Semi-Defective

Lately my brain has been semi-defective.  It works most of the time, but every now and then it shorts out, leaving me standing there wondering what the hell I’d intended to do moments ago.  Or I go to do one thing and end up doing something else entirely.

I hope it’s because I’m in the final intense writing phase of Book 7 and all my spare brain power is used up.  I really hope it’s not permanent.  And I really, really hope aliens didn’t sneak into my bedroom while I was asleep and swap out my brain for a substandard model.  ‘Cause everybody knows there’s a big market for good used brains around Halloween, so it would make sense to manufacture some cheaper semi-defective ones.

I mean, really, there are lots of things that are apparently manufactured to be intentionally inferior.

Take cotton swabs, for example – one of my pet peeves.  Any time I buy a generic brand, one end of the swab has a nice soft cotton tip and the other end is a hard plastic stick with a few shreds of cotton adhering to it, just enough to blunt the edges so it doesn’t actually slice the inside of my ear to pieces.

(Don’t bother reprimanding me for sticking cotton swabs in my ears.  I know I’m not supposed to, but I’m a rebel.  Sometimes I go out doors marked ‘In Only’.  Sometimes I drink milk that’s a day past its ‘Best Before’ date.  So sticking cotton swabs in my ears?  I laugh in the face of danger!  Ha-ha!)

Anyway…

If Q-Tips® can make cotton swabs with nice soft cotton tips on both ends, why are all generic cotton swabs semi-defective?  Do aliens open up every single package and remove the cotton from one end of each swab?
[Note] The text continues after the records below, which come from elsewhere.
[src/rtl/core/button_gesture_classifier_unit.sv]
// Button gesture classifier: short / long / snap / hold press detection.
//
// Input channel (in_valid / in_stall): one poll sample per item, the raw
// active-low button_level and a free-running microsecond timestamp now_us.
// Output channel (out_valid / out_stall): exactly one event_res per sample,
// 0 none, 1 short, 2 long, 3 snap, 4 hold.
// Config port: cfg_we writes cfg_data (ms) into register cfg_index
// (0 debounce, 1 long, 2 snap, 3 hold); other indexes are ignored.
// Pipeline: input register, then the result register fed by the classifier.
// Throughput: one item per cycle while out_stall is low, set by the state
// update in the classifier.
// A stalled result holds in the result register while one more sample
// waits in the input register; in_stall rises only when both are full.
// Reset: press state and fired flags cleared, thresholds back to
// 25 / 1000 / 3000 / 5000 ms, both pipeline stages empty.
module button_gesture_classifier_unit
    import bgc_pkg::*;
(
    input  logic                    clk,
    input  logic                    rst_n,
    // input samples
    input  logic                    in_valid,
    output logic                    in_stall,
    input  logic                    button_level,
    input  logic [TIME_BITS-1:0]    now_us,
    // results
    output logic                    out_valid,
    input  logic                    out_stall,
    output logic [2:0]              event_res,
    // configuration
    input  logic                    cfg_we,
    input  logic [CFG_IDX_BITS-1:0] cfg_index,
    input  logic [MS_BITS-1:0]      cfg_data
);

    bgc_thr_t   thr;
    bgc_event_t ev;

    // input stage
    logic                 s1_valid_reg;
    logic                 s1_level_reg;
    logic [TIME_BITS-1:0] s1_now_reg;

    // result stage
    logic                 out_valid_reg;
    bgc_event_t           event_reg;

    logic res_free;
    logic s1_move;
    logic in_take;

    assign res_free = !out_valid_reg || !out_stall;
    assign s1_move  = s1_valid_reg && res_free;
    assign in_stall = s1_valid_reg && !res_free;
    assign in_take  = in_valid && !in_stall;

    bgc_cfg_regs u_cfg (
        .clk       (clk),
        .rst_n     (rst_n),
        .cfg_we    (cfg_we),
        .cfg_index (cfg_index),
        .cfg_data  (cfg_data),
        .thr       (thr)
    );

    // state only advances when the sample moves into the result register
    bgc_classifier u_cls (
        .clk   (clk),
        .rst_n (rst_n),
        .en    (s1_move),
        .level (s1_level_reg),
        .now   (s1_now_reg),
        .thr   (thr),
        .ev    (ev)
    );

    always_ff @(posedge clk or negedge rst_n)
    begin
        if (!rst_n)
        begin
            s1_valid_reg  <= 1'b0;
            out_valid_reg <= 1'b0;
        end
        else
        begin
            if (in_take)
                s1_valid_reg <= 1'b1;
            else if (s1_move)
                s1_valid_reg <= 1'b0;

            if (res_free)
                out_valid_reg <= s1_valid_reg;
        end
    end

    // payload registers, no reset
    always_ff @(posedge clk)
    begin
        if (in_take)
        begin
            s1_level_reg <= button_level;
            s1_now_reg   <= now_us;
        end
        if (s1_move)
            event_reg <= ev;
    end

    assign out_valid = out_valid_reg;
    assign event_res = event_reg;

    a_stall_only_when_full: assert property (@(posedge clk) disable iff (!rst_n)
        in_stall |-> (s1_valid_reg && out_valid_reg))
        else $error("input stalled with a free stage");

    a_result_from_stage: assert property (@(posedge clk) disable iff (!rst_n)
        $rose(out_valid_reg) |-> $past(s1_valid_reg))
        else $error("result appeared without a sample");

    a_blocked_sample_kept: assert property (@(posedge clk) disable iff (!rst_n)
        (s1_valid_reg && !res_free) |=> (s1_valid_reg && $stable(s1_now_reg)))
        else $error("blocked sample lost");

endmodule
Or is there a special cut-rate supplier for semi-defective manufacturing equipment?

I imagine the following sales pitch from SemDef Corporation:  “Yeah, you could buy a machine that actually works, but for half the price, you can have a machine that only works half the time.  Is that a deal or what?”
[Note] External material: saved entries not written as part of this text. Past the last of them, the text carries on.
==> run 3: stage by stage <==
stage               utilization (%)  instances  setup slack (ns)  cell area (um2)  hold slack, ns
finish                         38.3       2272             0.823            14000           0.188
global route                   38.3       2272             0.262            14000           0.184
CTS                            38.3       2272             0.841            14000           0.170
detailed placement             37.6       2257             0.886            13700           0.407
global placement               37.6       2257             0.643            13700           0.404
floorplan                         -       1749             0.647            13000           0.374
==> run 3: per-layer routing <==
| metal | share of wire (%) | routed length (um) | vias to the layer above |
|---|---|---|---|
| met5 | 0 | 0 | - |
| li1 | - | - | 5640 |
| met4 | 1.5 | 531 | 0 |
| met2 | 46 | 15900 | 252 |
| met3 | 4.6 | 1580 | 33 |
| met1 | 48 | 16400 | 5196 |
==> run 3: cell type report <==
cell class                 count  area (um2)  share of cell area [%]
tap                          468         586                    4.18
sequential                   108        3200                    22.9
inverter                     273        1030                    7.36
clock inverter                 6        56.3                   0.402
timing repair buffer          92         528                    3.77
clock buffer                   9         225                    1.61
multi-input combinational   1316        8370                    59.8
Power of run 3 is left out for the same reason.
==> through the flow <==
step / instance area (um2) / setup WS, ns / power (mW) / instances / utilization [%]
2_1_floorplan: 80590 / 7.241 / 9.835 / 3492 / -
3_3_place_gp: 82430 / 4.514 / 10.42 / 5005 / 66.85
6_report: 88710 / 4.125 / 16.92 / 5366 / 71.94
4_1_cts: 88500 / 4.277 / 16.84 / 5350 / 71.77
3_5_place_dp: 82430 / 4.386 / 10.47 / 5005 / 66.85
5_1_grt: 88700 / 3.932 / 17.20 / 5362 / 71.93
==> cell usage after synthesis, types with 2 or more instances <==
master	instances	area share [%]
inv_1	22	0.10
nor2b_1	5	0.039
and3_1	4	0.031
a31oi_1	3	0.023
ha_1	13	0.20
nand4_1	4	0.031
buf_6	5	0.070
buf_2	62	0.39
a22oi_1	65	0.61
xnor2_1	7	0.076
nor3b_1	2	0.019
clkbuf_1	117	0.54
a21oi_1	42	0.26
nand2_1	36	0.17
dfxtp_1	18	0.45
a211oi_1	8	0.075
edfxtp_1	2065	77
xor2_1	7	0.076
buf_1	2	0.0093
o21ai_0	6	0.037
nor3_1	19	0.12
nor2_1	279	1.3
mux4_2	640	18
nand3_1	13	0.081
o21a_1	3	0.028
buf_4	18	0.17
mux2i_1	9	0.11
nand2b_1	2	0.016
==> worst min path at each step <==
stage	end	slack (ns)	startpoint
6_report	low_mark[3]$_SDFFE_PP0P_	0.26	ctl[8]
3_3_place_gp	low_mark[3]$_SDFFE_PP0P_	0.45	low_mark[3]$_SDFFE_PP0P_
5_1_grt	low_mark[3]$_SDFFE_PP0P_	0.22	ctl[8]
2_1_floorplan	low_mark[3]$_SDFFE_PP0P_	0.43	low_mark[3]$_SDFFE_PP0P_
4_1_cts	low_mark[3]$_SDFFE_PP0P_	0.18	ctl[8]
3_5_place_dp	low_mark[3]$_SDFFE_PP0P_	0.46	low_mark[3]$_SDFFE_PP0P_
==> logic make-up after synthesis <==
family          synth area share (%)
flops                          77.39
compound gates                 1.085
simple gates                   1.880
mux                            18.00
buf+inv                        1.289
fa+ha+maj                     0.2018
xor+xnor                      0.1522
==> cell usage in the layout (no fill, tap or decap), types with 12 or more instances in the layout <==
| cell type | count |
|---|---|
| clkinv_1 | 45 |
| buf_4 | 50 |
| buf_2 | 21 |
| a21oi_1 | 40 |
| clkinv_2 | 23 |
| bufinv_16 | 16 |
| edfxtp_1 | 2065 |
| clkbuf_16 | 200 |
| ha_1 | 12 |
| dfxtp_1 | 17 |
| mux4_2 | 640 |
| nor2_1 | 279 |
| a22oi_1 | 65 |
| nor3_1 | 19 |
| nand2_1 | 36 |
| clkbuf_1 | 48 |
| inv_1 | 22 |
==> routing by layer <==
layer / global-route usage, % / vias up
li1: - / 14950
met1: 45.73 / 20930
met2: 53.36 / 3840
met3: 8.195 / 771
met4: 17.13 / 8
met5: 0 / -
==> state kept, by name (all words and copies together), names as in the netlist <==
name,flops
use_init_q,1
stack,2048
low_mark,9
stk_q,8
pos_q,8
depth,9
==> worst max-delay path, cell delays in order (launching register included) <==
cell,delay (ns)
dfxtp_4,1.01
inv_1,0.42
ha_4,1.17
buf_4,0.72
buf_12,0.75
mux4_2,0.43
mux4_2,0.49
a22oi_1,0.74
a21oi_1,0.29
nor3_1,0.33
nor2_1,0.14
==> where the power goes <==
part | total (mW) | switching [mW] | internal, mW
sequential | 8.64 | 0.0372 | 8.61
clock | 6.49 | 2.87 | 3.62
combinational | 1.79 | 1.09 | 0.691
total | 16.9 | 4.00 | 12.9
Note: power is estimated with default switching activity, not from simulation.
[config.mk]
export PLATFORM = sky130hd
export DESIGN_NAME = ir_packet_deframer_core
export DESIGN_NICKNAME = d
export VERILOG_FILES = /design/src/hdl/irpd_pkg.sv /design/src/hdl/irpd_fifo.sv /design/src/hdl/irpd_front.sv /design/src/hdl/irpd_back.sv /design/src/hdl/ir_packet_deframer_core.sv
export SDC_FILE = /design/constraint.sdc
export NUM_CORES = 1
export LEC_CHECK = 0
export BUFFER_PORTS_ARGS = -buffer_cell sky130_fd_sc_hd__buf_2
export CAP_MARGIN = 25
export CORE_MARGIN = 1.5
export CORE_UTILIZATION = 64
export CTS_CLUSTER_DIAMETER = 120
export DETAILED_ROUTE_END_ITERATION = 8
export GPL_TIMING_DRIVEN = 0
export PLACE_DENSITY = 0.8
export SYNTH_ARGS = -nofsm -noshare
export SYNTH_HDL_FRONTEND = slang
export SYNTH_SLANG_ARGS = --single-unit
[constraint.sdc]
create_clock -name clk -period 6.9 [get_ports clk]
set_input_delay 1.035 -clock clk [delete_from_list [all_inputs] [get_ports clk]]
set_output_delay 1.035 -clock clk [all_outputs]
set_load 0.02 [all_outputs]
### config.mk
export PLATFORM = sky130hd
export DESIGN_NAME = mftt_turn_unit
export DESIGN_NICKNAME = d
export VERILOG_FILES = /design/src/design/mftt_pkg.sv /design/src/design/mftt_turn_unit.sv
export SDC_FILE = /design/constraint.sdc
export NUM_CORES = 1
export LEC_CHECK = 0
export CORE_MARGIN = 5
export CORE_UTILIZATION = 30
export CTS_CLUSTER_DIAMETER = 40
export DETAILED_ROUTE_END_ITERATION = 10
export DONT_BUFFER_PORTS = 1
export PLACE_DENSITY = 0.48
export SLEW_MARGIN = 20
export SYNTH_ARGS = -nofsm -noshare
export SYNTH_HDL_FRONTEND = slang
export SYNTH_SLANG_ARGS = --single-unit
### constraint.sdc
create_clock -name clk -period 23.6 [get_ports clk]
set_input_delay 1.18 -clock clk [delete_from_list [all_inputs] [get_ports clk]]
set_output_delay 1.18 -clock clk [all_outputs]
set_load 0.1 [all_outputs]
### src/design/mftt_pkg.sv
// Package for the motor feedback turn tracker.
// Holds word types, frame constants and configuration register codes.
// No dependencies.
`default_nettype none

package mftt_pkg;

  // Motor table and frame decode
  localparam int MOTOR_COUNT    = 8;
  localparam int MOTOR_IDX_W    = 3;
  localparam int TICKS_PER_TURN = 8192;
  localparam logic [10:0] FB_BASE_ID = 11'h201;

  // Configuration port
  localparam int CFG_INDEX_W = 8;
  localparam int CFG_DATA_W  = 32;

  typedef enum logic [CFG_INDEX_W-1:0] {
    CFG_POSITION_SCALE  = 8'd0,
    CFG_SPEED_SCALE     = 8'd1,
    CFG_CURRENT_SCALE   = 8'd2,
    CFG_HALF_TURN_TICKS = 8'd3
  } cfg_reg_t;

  localparam logic [31:0] POSITION_SCALE_RST = 32'd823550;
  localparam logic [31:0] SPEED_SCALE_RST    = 32'd112441988;
  localparam logic [31:0] CURRENT_SCALE_RST  = 32'd1310720;
  localparam logic [12:0] HALF_TURN_RST      = 13'd4096;

  // Input word: one feedback frame
  typedef struct packed {
    logic [10:0] frame_id;
    logic [7:0]  angle_high;
    logic [7:0]  angle_low;
    logic [7:0]  speed_high;
    logic [7:0]  speed_low;
    logic [7:0]  current_high;
    logic [7:0]  current_low;
    logic [7:0]  temperature_byte;
  } in_word_t;

  // Result word
  typedef struct packed {
    logic [MOTOR_IDX_W-1:0] motor_index;
    logic signed [63:0]     position_out;
    logic signed [47:0]     speed_out;
    logic signed [47:0]     current_out;
    logic [7:0]             temperature_out;
  } out_word_t;

  // Request from the pipeline to the turn table
  typedef struct packed {
    logic                   upd;
    logic [MOTOR_IDX_W-1:0] idx;
    logic [15:0]            angle;
  } turn_req_t;

endpackage

`default_nettype wire

### src/design/mftt_turn_unit.sv
// Per-motor turn table: last angle and turn count, with wrap detection.
// Gives total ticks for the requested motor and updates the entry on upd.
// Depends on mftt_pkg.
`default_nettype none

module mftt_turn_unit (
  input  wire logic              clk,
  input  wire logic              rst_n,
  input  wire mftt_pkg::turn_req_t req,
  input  wire logic [12:0]       half_turn,
  output logic [31:0]            tick_sum
);

  logic [15:0] last_angle_r [mftt_pkg::MOTOR_COUNT];
  logic [31:0] revs_r [mftt_pkg::MOTOR_COUNT];

  logic [15:0] delta;
  logic [15:0] half16;
  logic [31:0] count_cur;
  logic [31:0] count_nxt;

  // Wrap detection on the signed 16-bit angle jump
  always_comb begin
    count_cur = revs_r[req.idx];
    delta     = req.angle - last_angle_r[req.idx];
    half16    = {3'b000, half_turn};
    count_nxt = count_cur;
    if ($signed(delta) > $signed(half16)) begin
      count_nxt = count_cur - 32'd1;
    end else if ($signed(delta) < -$signed(half16)) begin
      count_nxt = count_cur + 32'd1;
    end
    tick_sum = {16'd0, req.angle} + 32'(count_nxt * 32'(mftt_pkg::TICKS_PER_TURN));
  end

  // Table write
  always_ff @(posedge clk) begin
    if (!rst_n) begin
      for (int k = 0; k < mftt_pkg::MOTOR_COUNT; k++) begin
        last_angle_r[k] <= '0;
        revs_r[k]       <= '0;
      end
    end else if (req.upd) begin
      last_angle_r[req.idx] <= req.angle;
      revs_r[req.idx]       <= count_nxt;
    end
  end

endmodule

`default_nettype wire

* Word level (Yosys, flattened, before mapping)
Memories as Yosys holds them, arrays and structs flattened. Index checks and enable logic that the tools add are counted. W data, S select, Z words.
Word-level totals: bits of input ports 35, output and inout bits 32, bits in writable memories 384, memories 2, logic and storage cells 23, register bits after elaboration 0
Cells by class: add/sub/neg operators 5, order comparisons 2, reduce and logical (&&, ||, !) cells 2, multiplexer cells 12
Memories:
- revs_r | depth 8, width 32, read ports 1, clocked after Yosys merged registers in 0, write ports 8, RTL line mftt_turn_unit.sv:15 | logic [31:0] revs_r [mftt_pkg::MOTOR_COUNT];
- last_angle_r | depth 8, width 16, read ports 1, clocked after Yosys merged registers in 0, write ports 8, RTL line mftt_turn_unit.sv:14 | logic [15:0] last_angle_r [mftt_pkg::MOTOR_COUNT];
Operator list (count):
- $mux W32 | 3
- $add A16 B32 Y32 | 1
- $add A32 B1 Y32 const B | 1
- $reduce_or A32 Y1 | 1
- $sub A32 B1 Y32 const B | 1
- $gt A16 B14 Y1 | 1
- $lt A16 B16 Y1 | 1
- $mux W16 | 1
- $neg A13 Y16 | 1
- $reduce_or A16 Y1 | 1
- $sub A16 B16 Y16 | 1
- $mux W1 | 6
- $mux W3 | 2

* Depth between registers and ports, before layout
An unclocked memory read counts as a cell.
depth after elaboration 6, mapped depth 38, gate-level depth less buffers 34

* Worst setup path after synthesis
OpenSTA, ideal clock, no wires.
kind input -> output, from in req[17] (netlist name), to out tick_sum[31], path buffers 4, required time 22420 ps, setup slack 13186 ps, stages on the path 35, data arrival time 9234 ps, path through buf_2 > and3b_1 > clkbuf_1 > clkbuf_1 > clkbuf_1 > a22oi_1 > nand4_1 > ha_1 > inv_1 > fa_1 > a211oi_1 > o211ai_1 > and2_1 > a21o_1 > a21oi_1 > o21bai_1 > a21oi_1 > xnor2_1 > ha_1 > a21o_1 > a21oi_1 > nor2_1 > a311oi_1 > o21a_1 > o32ai_2 > nor3b_1 > mux2i_1 > xnor2_1 > inv_1 > ha_1 > a21oi_1 > or3_4 > nor4b_4 > nand4_1 > xor2_1
On the way: cells in the longest elaborated chain, start to end 6
RTL lines:
- start: declaration | RTL line mftt_turn_unit.sv:9 | input wire mftt_pkg::turn_req_t req,
- $mem_v2 Z8 W16
- $sub A16 B16 Y16 | RTL line mftt_turn_unit.sv:25 | delta = req.angle - last_angle_r[req.idx];
- $lt A16 B16 Y1 | RTL line mftt_turn_unit.sv:30 | end else if ($signed(delta) < -$signed(half16)) begin
- $mux W32 | RTL line mftt_turn_unit.sv:30
- $mux W32 (*) | RTL line mftt_turn_unit.sv:28 | if ($signed(delta) > $signed(half16)) begin
- named net count_nxt[2] | RTL line mftt_turn_unit.sv:20 | logic [31:0] count_nxt;
- $add A16 B32 Y32 (*) | RTL line mftt_turn_unit.sv:33 | tick_sum = {16'd0, req.angle} + 32'(count_nxt * 32'(mftt_pkg::TICKS_PER_TURN));
- end: declaration | RTL line mftt_turn_unit.sv:11 | output logic [31:0] tick_sum
The timed path passes the listed nets; every way through them passes the cells marked *.

* Final worst setup path
from in req[17] (netlist name), to out tick_sum[24]
Same word-level chain as after synthesis.

==> summary.md <==
| Metric | Value |
|---|---|
| Top FF cell, synth | `edfxtp_1` |
| Yosys reg bits | `280` |
| Post-Route WL | `47,300 um` |
| Setup TNS | `0 ns` |
| Quantity of gates resized following cts | `0` |
| CP max FO | `39` |
| Via Count | `10,500` |
| Core footprint | `between 40,000 and 50,000 um2` |
| R2R depth | `22` |
| Initial DRT Pass Iterations | `5` |
| Die span in x | `roughly 230 um` |
| Util after Layout | `34.5%` |
| Syn_nets | `1,351` |
| Max-Cap Viols | `0` |
| Max IR drop VDD | `between 0.03 and 0.04 mV` |
| WL/cell | `24.2 um` |
| Outcome | `finished, final reports clean` |
| P&R area growth vs syn | `14.5%` |
| IO Count | `67` |
| Post-DP Area | `15,900 um2` |
| Die height | `234 um` |
| Antenna cells | `0` |
| CTS Sinks | `280` |
| Min Tclk post-route | `10.64 ns` |
| Pin count of the biggest net entering global routing | `72` |
| RR Startpoint | `last_angle_r[3][6]` |
| Final nets | `1,339` |
| Fin crit share | `45.1%` |
| Placed cells | `roughly 1,900` |
| Lkg Pwr | `6.45 nW` |
| Worst-Margin Slew | `approximately 1.2 ns` |
| Final hold vios | `0` |
| Post-Syn Instances | `1,268` |
| Share of layout cells above drive strength 1 | `15.2%` |
| Max-slew violations | `0` |
| PortBufs | `0` |
| Residual DRC | `0` |
| Clock Root Buffer | `clkbuf_16` |
| CP Class | `input pin to output port` |
| Synth cell count leaders | `edfxtp_1, nor2_1, and3_1` |
| R2r setup slk | `17.28 ns` |
| DRT iter0 DRCs | `788` |
| First-pass GRT wire length | `70,600 um` |
| GRT met1 Usage | `24.3%` |
| TritonCTS buffer count | `39` |
| Worst r2r dst | `revs_r[3][15]` |
| Ys async rst share | `0%` |
| Slowest Stage Delay on Critical Path | `just over 0.9 ns` |
| Post-CTS setup buffers | `0` |
| Post-synth EDFFs | `between 200 and 300` |
| Critical Path Sink Type | `output port` |
| Met3 usage | `3.60%` |
| Relative slew slack | `21.5%` |
| Last element of the critical path | `tick_sum[24]` |
| RSZ-0062 raised after global routing | `false` |
| Initial Util | `30.1%` |
| WP data arrival | `9.46 ns` |
| Yosys warning count | `0` |
| Skew-Pair Late Insertion Delay | `0.54 ns` |
| Met2 Use GR | `27.1%` |
| Post-DP HPWL | `28,500 um` |
| Sequential cell area fraction in the yosys report | `a little under three fifths` |
| CTS Hold Bufs | `0` |
| Worst setup margin | `12.96 ns` |
| CTS tree | `done` |
| Post-synth top area cell | `edfxtp_1` |
| # H-tree levels | `2` |
| Peak Freq | `94.0 MHz` |
| Antenna-violating nets left | `0` |
| Most used routing layer | `met2` |
| Final GP Congestion | `roughly 0.8` |
| Crit start category | `input pin` |
| Antenna violations before repair | `2` |
| Slowest CP cell | `xor2_2` |
| Required @ worst endpoint | `about 22 ns` |
| Share of Yosys cell area claimed by the top area cell type | `approximately 56%` |
| Number of vias per cell | `5.34` |
| Fin cells | `1,957` |
| Setup WS pre-CTS | `around 13 ns` |
| Most common cell in the synthesized netlist | `edfxtp_1` |
| Clock Skews | `0.0247 ns` |
| Longest Clk Path Bufs | `3` |
| Synth Cell Area | `roughly 15,000 um2` |
| Yosys cell types | `between 90 and 100` |
| Avg Cell Area, Syn | `11.8 um2` |
| FP Rows | `between 80 and 90` |
| Top cells by area, synth | `edfxtp_1, and3_1, nor2_1` |
| CTS clock-pin slew for the worst setup and hold paths | `around 0.060 ns` |
| Finished layout cell area | `17,200 um2` |
| Tot Pwr | `approximately 1.5 mW` |
| Final setup viols | `0` |
| Worst min-delay path category | `input pin to flop` |
| Worst Setup SP | `req[17]` |
| Total track usage | `17.2%` |
| Gr ovfl total | `0` |
| Hold slack | `approximately 0.87 ns` |
| PwrDens | `88.7 nW/um2` |
| Die Area | `54,600 um2` |
| Vias in the first global route | `10,700` |
cell usage in the layout, fill, tap and decap left out, types with 6 or more instances in the layout:
| cell | synthesis | final |
|---|---|---|
| a21o_1 | 8 | 8 |
| and4_1 | 13 | 13 |
| a221oi_1 | 12 | 12 |
| mux2i_1 | 10 | 10 |
| nor2b_1 | 12 | 12 |
| xor2_2 | 0 | 9 |
| nand4_1 | 11 | 11 |
| and3_1 | 127 | 127 |
| o21ai_0 | 15 | 15 |
| o21a_1 | 7 | 7 |
| and2_1 | 14 | 13 |
| nand2_2 | 0 | 8 |
| inv_6 | 0 | 8 |
| clkbuf_16 | 0 | 39 |
| mux4_2 | 13 | 13 |
| o211ai_1 | 10 | 10 |
| a22oi_1 | 72 | 72 |
| nand3_1 | 11 | 11 |
| a211oi_1 | 6 | 6 |
| xor2_1 | 17 | 8 |
| buf_4 | 21 | 48 |
| edfxtp_1 | 280 | 280 |
| nand2_1 | 45 | 37 |
| xnor2_1 | 36 | 30 |
| mux2_2 | 12 | 12 |
| ha_1 | 46 | 46 |
| a21oi_1 | 20 | 20 |
| nor4_1 | 8 | 8 |
| nor3_1 | 15 | 15 |
| inv_1 | 29 | 29 |
| a22o_1 | 12 | 12 |
| nor2_1 | 199 | 198 |
power by group:
| part | internal, mW | switching (mW) | total [mW] |
|---|---|---|---|
| Combinational | 0.101 | 0.254 | 0.356 |
| Clock | 0.354 | 0.232 | 0.587 |
| Sequential | 0.574 | 0.00708 | 0.581 |
cell type report:
cell class	count	area, um2
fillers	4893	32600
flip-flops and latches	280	8410
multi-input cells	856	6160
clock buffers	44	995
well taps	672	841
repair buffers	48	360
clock inverters	26	293
inverters	31	116
worst min path at each step:
stage / start / endpoint / cells after the start
2_1_floorplan: revs_r[7][18] / revs_r[1][18] / 4
3_3_place_gp: revs_r[1][18] / revs_r[7][18] / 5
3_5_place_dp: revs_r[1][18] / revs_r[1][18] / 5
4_1_cts: req[5] / last_angle_r[0][5] / 1
5_1_grt: req[8] / last_angle_r[6][8] / 1
6_report: req[5] / last_angle_r[0][5] / 1
critical path, delay by kind of cell:
| kind | cells | cell delay (ns) |
|---|---|---|
| XOR/XNOR | 3 | 1.65 |
| AO/OA/AOI/OAI | 9 | 1.71 |
| buffers and inverters | 3 | 0.64 |
| multiplexers | 1 | 0.17 |
| adder cells (fa/ha/maj) | 4 | 1.32 |
| AND/OR/NAND/NOR | 11 | 2.74 |
sequential cells by signal (all words and copies together) (netlist names):
signal and cells:
last_angle_r 128, revs_r 152
cells by family after synthesis:
family	synth area share, %
adder cells (fa/ha/maj)	4.25
flip-flops	56.1
AO/OA/AOI/OAI	11.7
XOR/XNOR	3.20
multiplexers	3.52
AND/OR/NAND/NOR	17.2
buffers and inverters	4.02
per-layer routing:
layer / vias up / part of all wire, %
met3: 59 / 6.3
met2: 261 / 46
li1: 4774 / -
met4: 2 / 1.8
met1: 5357 / 46
met5: - / 0.028
Note: power is estimated with default switching activity, not from simulation.
`config.mk`:
```
export PLATFORM = sky130hd
export DESIGN_NAME = i2c_master_bit_sequencer
export DESIGN_NICKNAME = d
export VERILOG_FILES = /design/src/design/i2cm_pkg.sv /design/src/design/i2cm_ctrl.sv /design/src/design/i2cm_datapath.sv /design/src/design/i2c_master_bit_sequencer.sv
export SDC_FILE = /design/constraint.sdc
export NUM_CORES = 1
export LEC_CHECK = 0
export ABC_AREA = 1
export BUFFER_PORTS_ARGS = -buffer_cell sky130_fd_sc_hd__buf_2
export CAP_MARGIN = 20
export CORE_ASPECT_RATIO = 1.25
export CORE_MARGIN = 8
export CORE_UTILIZATION = 43
export DETAILED_ROUTE_END_ITERATION = 8
export PLACE_DENSITY = 0.62
export SYNTH_ARGS = -nofsm -noshare
export SYNTH_HDL_FRONTEND = slang
export SYNTH_SLANG_ARGS = --single-unit
```
`constraint.sdc`:
```
create_clock -name clock -period 7.8 [get_ports clock]
set_clock_uncertainty 0.15 [all_clocks]
set_input_delay 1.17 -clock clock [delete_from_list [all_inputs] [get_ports clock]]
set_output_delay 1.17 -clock clock [all_outputs]
set_load 0.01 [all_outputs]
```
Which actually explains a lot about the generic food market, too.  You know what I mean.  If you buy Cheerios®, you get yummy Cheerios®.  If you buy generic oatie-o cereal, you get something that tastes like the cardboard box it’s packed in.

It has the same ingredient list.  There’s no sawdust or wallpaper paste in there.  Not even the leftover cotton from the semi-defective swabs.  So that means either they’ve somehow managed to screw up a simple recipe past the point of recognition, OR…

…SemDef also sells substandard food products:  “Why spend extra money for top quality oats?  For half the price, you can get oats that have been left out in the rain for a few days.  All you have to do is scrape off the mouldy bits and ignore the grasshopper corpses, and you’re all set.  Really, you’re going to process them past the point of recognition anyway.  Who’ll know?”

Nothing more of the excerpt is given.